==== Given records

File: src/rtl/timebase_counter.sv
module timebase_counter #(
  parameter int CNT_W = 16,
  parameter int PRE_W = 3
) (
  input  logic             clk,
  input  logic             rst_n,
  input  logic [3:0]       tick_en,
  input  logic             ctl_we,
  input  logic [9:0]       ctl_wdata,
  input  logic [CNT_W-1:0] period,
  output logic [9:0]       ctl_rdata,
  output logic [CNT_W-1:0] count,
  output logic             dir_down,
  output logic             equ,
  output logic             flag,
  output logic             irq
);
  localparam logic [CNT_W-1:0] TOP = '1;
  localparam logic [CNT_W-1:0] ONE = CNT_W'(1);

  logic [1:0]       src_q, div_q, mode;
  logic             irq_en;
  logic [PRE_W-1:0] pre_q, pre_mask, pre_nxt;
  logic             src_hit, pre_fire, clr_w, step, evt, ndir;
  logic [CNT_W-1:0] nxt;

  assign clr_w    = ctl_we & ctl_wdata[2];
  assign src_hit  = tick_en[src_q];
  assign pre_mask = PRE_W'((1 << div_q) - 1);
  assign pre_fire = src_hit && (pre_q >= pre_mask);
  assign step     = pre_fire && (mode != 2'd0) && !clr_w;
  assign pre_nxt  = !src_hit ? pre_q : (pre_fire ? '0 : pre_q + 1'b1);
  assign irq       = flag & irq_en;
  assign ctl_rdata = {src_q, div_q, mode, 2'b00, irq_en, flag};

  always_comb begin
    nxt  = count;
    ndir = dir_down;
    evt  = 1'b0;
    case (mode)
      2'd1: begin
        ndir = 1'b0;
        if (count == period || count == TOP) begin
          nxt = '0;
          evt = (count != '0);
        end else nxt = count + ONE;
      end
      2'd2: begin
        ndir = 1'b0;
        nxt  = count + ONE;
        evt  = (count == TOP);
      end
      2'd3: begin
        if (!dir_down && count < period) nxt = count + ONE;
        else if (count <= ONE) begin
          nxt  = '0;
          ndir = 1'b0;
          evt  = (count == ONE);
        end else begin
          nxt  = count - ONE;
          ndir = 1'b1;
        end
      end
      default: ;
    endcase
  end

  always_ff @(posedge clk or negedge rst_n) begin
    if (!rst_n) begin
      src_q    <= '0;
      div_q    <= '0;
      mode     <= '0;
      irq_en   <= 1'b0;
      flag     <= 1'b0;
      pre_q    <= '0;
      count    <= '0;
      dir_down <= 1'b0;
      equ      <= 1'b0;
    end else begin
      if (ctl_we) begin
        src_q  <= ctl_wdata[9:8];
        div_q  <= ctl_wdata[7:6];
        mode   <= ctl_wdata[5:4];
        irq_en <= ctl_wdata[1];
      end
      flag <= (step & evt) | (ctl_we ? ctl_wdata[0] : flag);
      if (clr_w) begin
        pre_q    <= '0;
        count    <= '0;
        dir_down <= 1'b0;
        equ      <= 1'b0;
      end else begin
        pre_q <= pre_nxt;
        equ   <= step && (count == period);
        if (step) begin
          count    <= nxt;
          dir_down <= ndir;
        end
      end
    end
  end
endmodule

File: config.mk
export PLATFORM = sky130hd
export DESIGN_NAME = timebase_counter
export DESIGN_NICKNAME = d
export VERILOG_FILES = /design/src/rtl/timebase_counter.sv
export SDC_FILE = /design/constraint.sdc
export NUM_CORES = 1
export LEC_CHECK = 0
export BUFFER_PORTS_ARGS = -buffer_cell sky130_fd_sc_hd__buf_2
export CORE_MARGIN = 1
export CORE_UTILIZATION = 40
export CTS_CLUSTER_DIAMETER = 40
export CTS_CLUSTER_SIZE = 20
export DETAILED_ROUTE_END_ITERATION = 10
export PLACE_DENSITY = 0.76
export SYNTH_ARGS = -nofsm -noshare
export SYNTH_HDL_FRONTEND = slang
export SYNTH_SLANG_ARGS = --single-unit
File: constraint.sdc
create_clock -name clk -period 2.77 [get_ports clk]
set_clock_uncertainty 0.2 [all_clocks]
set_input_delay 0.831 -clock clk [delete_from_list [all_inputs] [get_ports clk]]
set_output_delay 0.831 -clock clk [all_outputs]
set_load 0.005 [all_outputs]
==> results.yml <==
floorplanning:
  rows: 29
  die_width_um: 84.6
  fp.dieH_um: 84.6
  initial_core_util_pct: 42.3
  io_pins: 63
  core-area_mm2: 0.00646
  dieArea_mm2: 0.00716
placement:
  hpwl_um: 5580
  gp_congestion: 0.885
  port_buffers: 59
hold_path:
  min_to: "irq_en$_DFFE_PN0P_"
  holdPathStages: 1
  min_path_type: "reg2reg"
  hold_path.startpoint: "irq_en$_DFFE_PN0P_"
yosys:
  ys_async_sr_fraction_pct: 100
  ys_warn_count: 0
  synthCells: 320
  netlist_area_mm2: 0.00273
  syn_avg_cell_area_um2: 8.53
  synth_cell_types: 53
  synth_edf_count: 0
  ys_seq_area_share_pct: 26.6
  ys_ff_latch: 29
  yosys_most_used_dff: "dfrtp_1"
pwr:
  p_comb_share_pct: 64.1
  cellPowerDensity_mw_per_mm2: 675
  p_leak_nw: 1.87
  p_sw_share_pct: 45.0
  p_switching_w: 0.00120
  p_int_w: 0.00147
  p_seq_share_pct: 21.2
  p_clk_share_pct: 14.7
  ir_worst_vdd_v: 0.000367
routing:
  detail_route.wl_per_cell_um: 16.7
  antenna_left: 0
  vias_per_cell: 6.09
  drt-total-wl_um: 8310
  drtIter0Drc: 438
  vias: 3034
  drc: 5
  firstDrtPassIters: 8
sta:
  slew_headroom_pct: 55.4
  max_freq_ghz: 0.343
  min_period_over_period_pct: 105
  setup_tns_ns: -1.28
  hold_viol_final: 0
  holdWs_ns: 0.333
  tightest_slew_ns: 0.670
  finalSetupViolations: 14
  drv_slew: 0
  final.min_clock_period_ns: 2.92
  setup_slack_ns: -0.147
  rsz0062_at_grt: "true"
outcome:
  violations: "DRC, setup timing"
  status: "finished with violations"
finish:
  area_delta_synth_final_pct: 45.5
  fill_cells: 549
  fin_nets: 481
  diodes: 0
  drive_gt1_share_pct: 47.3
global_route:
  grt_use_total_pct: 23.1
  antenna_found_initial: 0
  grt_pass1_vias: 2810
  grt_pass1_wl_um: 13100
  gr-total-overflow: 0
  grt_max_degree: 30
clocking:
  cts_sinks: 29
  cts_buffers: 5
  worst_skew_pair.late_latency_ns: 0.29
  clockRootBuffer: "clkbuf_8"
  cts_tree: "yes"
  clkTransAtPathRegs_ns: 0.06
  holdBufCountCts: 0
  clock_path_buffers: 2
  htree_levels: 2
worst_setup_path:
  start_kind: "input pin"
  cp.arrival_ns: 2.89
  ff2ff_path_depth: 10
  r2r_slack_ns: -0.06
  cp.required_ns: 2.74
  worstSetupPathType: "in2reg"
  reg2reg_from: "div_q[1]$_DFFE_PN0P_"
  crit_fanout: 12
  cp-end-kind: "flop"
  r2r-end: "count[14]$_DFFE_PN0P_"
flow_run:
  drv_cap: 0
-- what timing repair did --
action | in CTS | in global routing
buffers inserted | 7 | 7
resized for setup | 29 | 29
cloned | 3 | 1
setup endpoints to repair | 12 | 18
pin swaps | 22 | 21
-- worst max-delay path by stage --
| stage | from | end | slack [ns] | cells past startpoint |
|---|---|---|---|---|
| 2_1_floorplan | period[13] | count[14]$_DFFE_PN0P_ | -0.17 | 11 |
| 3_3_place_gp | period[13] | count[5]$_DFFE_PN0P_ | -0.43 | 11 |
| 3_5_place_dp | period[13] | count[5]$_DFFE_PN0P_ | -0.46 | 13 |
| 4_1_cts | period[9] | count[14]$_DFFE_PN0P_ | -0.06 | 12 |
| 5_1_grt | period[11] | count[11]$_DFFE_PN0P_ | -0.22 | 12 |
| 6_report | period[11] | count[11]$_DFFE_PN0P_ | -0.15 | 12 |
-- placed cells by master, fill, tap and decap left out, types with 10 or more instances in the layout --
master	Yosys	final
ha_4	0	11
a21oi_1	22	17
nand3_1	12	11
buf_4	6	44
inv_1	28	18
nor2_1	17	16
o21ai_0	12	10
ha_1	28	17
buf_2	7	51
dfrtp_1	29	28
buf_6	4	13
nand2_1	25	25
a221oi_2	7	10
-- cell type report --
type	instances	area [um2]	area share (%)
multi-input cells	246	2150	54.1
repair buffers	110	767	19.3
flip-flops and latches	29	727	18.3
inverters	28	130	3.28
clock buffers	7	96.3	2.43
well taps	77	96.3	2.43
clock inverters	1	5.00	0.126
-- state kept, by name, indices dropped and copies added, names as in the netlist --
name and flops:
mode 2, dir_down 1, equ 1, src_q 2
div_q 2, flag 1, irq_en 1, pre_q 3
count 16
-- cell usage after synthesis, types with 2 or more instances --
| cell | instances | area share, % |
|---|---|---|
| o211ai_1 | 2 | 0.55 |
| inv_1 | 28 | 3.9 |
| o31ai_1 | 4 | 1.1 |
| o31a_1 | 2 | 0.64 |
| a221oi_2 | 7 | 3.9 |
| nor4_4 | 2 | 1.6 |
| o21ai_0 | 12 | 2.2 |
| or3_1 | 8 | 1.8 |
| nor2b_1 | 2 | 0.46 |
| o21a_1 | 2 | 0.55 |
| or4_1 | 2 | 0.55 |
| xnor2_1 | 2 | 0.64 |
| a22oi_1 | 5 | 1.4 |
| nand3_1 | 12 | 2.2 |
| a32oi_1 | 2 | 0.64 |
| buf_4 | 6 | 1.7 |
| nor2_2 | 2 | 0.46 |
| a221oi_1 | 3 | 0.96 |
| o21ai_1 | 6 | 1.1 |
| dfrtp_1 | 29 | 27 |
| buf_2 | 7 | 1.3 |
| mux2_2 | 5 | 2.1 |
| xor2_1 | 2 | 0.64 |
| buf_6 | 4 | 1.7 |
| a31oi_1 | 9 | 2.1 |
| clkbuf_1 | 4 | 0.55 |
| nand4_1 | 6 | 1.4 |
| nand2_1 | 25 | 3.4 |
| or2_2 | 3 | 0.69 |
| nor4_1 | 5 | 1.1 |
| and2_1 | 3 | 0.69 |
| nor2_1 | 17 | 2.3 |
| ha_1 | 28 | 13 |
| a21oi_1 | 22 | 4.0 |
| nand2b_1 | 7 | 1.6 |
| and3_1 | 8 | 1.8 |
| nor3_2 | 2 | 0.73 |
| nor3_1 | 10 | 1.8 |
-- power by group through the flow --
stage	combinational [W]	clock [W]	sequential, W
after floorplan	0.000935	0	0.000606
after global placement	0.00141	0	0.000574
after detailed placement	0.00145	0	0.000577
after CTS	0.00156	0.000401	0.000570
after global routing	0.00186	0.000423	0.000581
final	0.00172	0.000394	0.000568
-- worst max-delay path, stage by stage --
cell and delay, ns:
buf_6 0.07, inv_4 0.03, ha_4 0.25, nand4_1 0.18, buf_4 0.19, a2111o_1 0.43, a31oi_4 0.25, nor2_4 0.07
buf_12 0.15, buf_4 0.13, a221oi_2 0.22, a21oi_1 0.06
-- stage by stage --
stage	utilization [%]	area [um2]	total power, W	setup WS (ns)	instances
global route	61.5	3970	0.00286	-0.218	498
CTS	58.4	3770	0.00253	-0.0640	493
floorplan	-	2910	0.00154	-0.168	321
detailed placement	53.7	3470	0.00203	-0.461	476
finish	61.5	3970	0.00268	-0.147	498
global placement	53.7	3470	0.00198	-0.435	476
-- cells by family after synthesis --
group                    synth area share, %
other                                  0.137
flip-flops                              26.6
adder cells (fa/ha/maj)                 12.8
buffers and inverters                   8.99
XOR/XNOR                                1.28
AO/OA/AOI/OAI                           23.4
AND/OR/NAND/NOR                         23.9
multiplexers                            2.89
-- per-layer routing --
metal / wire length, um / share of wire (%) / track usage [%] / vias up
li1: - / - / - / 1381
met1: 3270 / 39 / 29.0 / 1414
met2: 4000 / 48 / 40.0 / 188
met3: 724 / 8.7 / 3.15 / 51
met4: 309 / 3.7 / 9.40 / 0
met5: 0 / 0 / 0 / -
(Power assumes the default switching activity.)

========

[Requirement]: Using the data above, reproduce exactly the lines from the line that contains "a21oi_1 | 22 | 4.0 |" through the line that contains "buf_6 0.07, inv_4", including both.

[Result of the task]:
| a21oi_1 | 22 | 4.0 |
| nand2b_1 | 7 | 1.6 |
| and3_1 | 8 | 1.8 |
| nor3_2 | 2 | 0.73 |
| nor3_1 | 10 | 1.8 |
-- power by group through the flow --
stage	combinational [W]	clock [W]	sequential, W
after floorplan	0.000935	0	0.000606
after global placement	0.00141	0	0.000574
after detailed placement	0.00145	0	0.000577
after CTS	0.00156	0.000401	0.000570
after global routing	0.00186	0.000423	0.000581
final	0.00172	0.000394	0.000568
-- worst max-delay path, stage by stage --
cell and delay, ns:
buf_6 0.07, inv_4 0.03, ha_4 0.25, nand4_1 0.18, buf_4 0.19, a2111o_1 0.43, a31oi_4 0.25, nor2_4 0.07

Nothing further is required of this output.